Computer Clusters That Heat Houses
A novel water-cooling system makes it more efficient for computers to heat buildings.
They have been used to model climate change, forecast economic trends, and simulate the intricate complexities folding proteins. Now IBM has something new in store for high-performance computers: heating buildings.
Thanks to a novel on-chip water-cooling system developed by the company, the thermal energy from a cluster of computer processors can be efficiently recycled to provide hot water for an office, says Bruno Michel, manager of advanced thermal packaging at IBM’s Zurich Research Laboratory, in Switzerland. The goal, he says, is to improve the energy efficiency of large computing clusters and reduce their environmental impact.
A pilot scheme involving a computer system fitted with the technology is expected to save up to 30 tons of carbon dioxide emissions per year–the equivalent of an 85 percent carbon footprint reduction. A novel network of microfluidic capillaries inside a heat sink is attached to the surface of each chip in the computer cluster, which allows water to be piped to within microns of the semiconductor material itself. Despite its close proximity to the circuitry, there is no danger of leakage, says Michel, because the capillaries are hermetically sealed. By having water flow so close to each chip, heat can be removed more efficiently. Water heated to 60 °C is then passed through a heat exchanger to provide heat that is delivered elsewhere.
IBM has spent several years developing the microfluidic cooling technology, and it plans to test it in partnership with Swiss Federal Institute of Technology, in Zurich. A 10-teraflop computer cluster consisting of two IBM BladeCenter Servers in a single rack will be used by the university’s Computational Science and Engineering Lab to model fluid dynamics for nanotechnology research. The water will then be plumbed into the university’s heating system, where it will help heat 60 buildings. “This is the first large-scale system,” says Michel. “It’s about one-twentieth of the size of an average data center.” Ultimately, he says, the technology could help address the energy problems posed by large data centers.
Up to 50 percent of the energy consumed by a modern data center goes toward air cooling. Most of the heat is then wasted because it is just dumped into the atmosphere.

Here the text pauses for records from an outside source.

This design comes from an exercise in tuning for small area, a short achievable clock period and few clock cycles on the open sky130 flow, not from production work. Only simulation tests tie the RTL to the original design; equivalence was not proved.

==> flow/design.v (excerpt) <==
module crc18_unit (
    input  wire        clk,
    input  wire        rst,           
    input  wire        wr_en,
    input  wire [4:0]  wr_group,
    input  wire [39:0] wr_data,
    input  wire        cmd_valid,
    output wire        cmd_ready,
    input  wire [1:0]  cmd_op,
    input  wire [31:0] ia0,           
    input  wire [31:0] ia1,           
    input  wire [31:0] ia2,           
    input  wire [31:0] ia3,           
    output reg         done,
    output reg  [7:0]  status,
    output reg  [17:0] crc_rem,
    output reg  [9:0]  crc0,
    output reg  [9:0]  crc1,
    output reg  [31:0] ir0,
    output reg  [31:0] ir1
);
    localparam [1:0] OP_COMP  = 2'd0;
    localparam [1:0] OP_WORDS = 2'd1;
    localparam [1:0] OP_CHECK = 2'd2;
    localparam [7:0] ST_OK       = 8'h00;
    localparam [7:0] ST_ILLEGAL  = 8'h01;
    localparam [7:0] ST_BADARG   = 8'h02;
    localparam [7:0] ST_CRC_PASS = 8'h30;
    localparam [7:0] ST_CRC_FAIL = 8'h31;
    localparam [2:0] S_IDLE  = 3'd0;
    localparam [2:0] S_FOLD  = 3'd1;
    localparam [2:0] S_GEN   = 3'd2;
    localparam [2:0] S_FETCH = 3'd3;
    localparam [2:0] S_FIN   = 3'd4;
    genvar gk;
    reg [39:0] buffer [0:31];
    always @(posedge clk) begin
        if (wr_en)
            buffer[wr_group] <= wr_data;
    end
    reg [2:0]   state;
    reg         rdy;          
    reg [1:0]   op;
    reg         first;        
    reg         bad;          
    reg         gen;          
    reg         m1;           
    reg         par;          
    reg [2:0]   lc;           
    reg [2:0]   lcp;          
    reg [3:0]   pl;           
    reg [3:0]   z;            
    reg [159:0] dreg;         
    reg [15:0]  mask;         
    reg [4:0]   mz;           
    reg         dlast;        
    reg [17:0]  c;
    reg [6:0]   ra_q;         
    reg         qovf;         
    reg [6:0]   stp;          
    reg [31:0]  rem;          
    reg [6:0]   i0, i1;
    reg [9:0]   w0, w1;
    reg         w0v, w1v;
    assign cmd_ready = rdy;
    wire        in_s1     = ia2[0];
    wire        in_fast   = (ia2[31:2] == 30'd0) && (ia2[1] != ia2[0]);
  ...
Size in the first run: roughly 6700 cells after synthesis, about 86000 µm² of cells after synthesis.
export LEC_CHECK = 0
export CAP_MARGIN = 20
export CORE_MARGIN = 2
export CORE_UTILIZATION = 35
export PLACE_DENSITY = 0.55
export SETUP_SLACK_MARGIN = 5
export SLEW_MARGIN = 20
create_clock -name core_clock -period 12.0 [get_ports {clk}]
run.sh (not shown) runs the stock make flow with config.mk's settings and CLKGATE_MAP_FILE= SYNTH_SCRIPT=/design/flow/synth_recipe.tcl, a recipe that flattens the netlist after the stock synthesis.
The first run completed without violations.
Testbench counts at the start, summed over its fixed seeds: cycles 6,545.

There have been a few efforts to recycle the heat generated by conventional data centers. For example, a nine-story, 18,500-square-meter data center being built in London by the hosting company Telehouse Europe will provide heating for nearby offices. Other companies, including IBM, have used excess thermal energy to heat green houses or swimming pools. But reusing waste heat is expensive because usually only relatively low temperatures can be harvested, says Frank Brand, director of operations of the Dutch data-center engineering firm Imtech. “You can only get about 30 to 35 degrees Celsius,” he says.
In contrast, because water is many times more efficient at capturing heat than air, water cooling can deliver much higher temperatures, says Michel. Water was once commonly used to cool mainframe computers, but this merely consisted of piping cold water through server cabinets to cool the air near the racks.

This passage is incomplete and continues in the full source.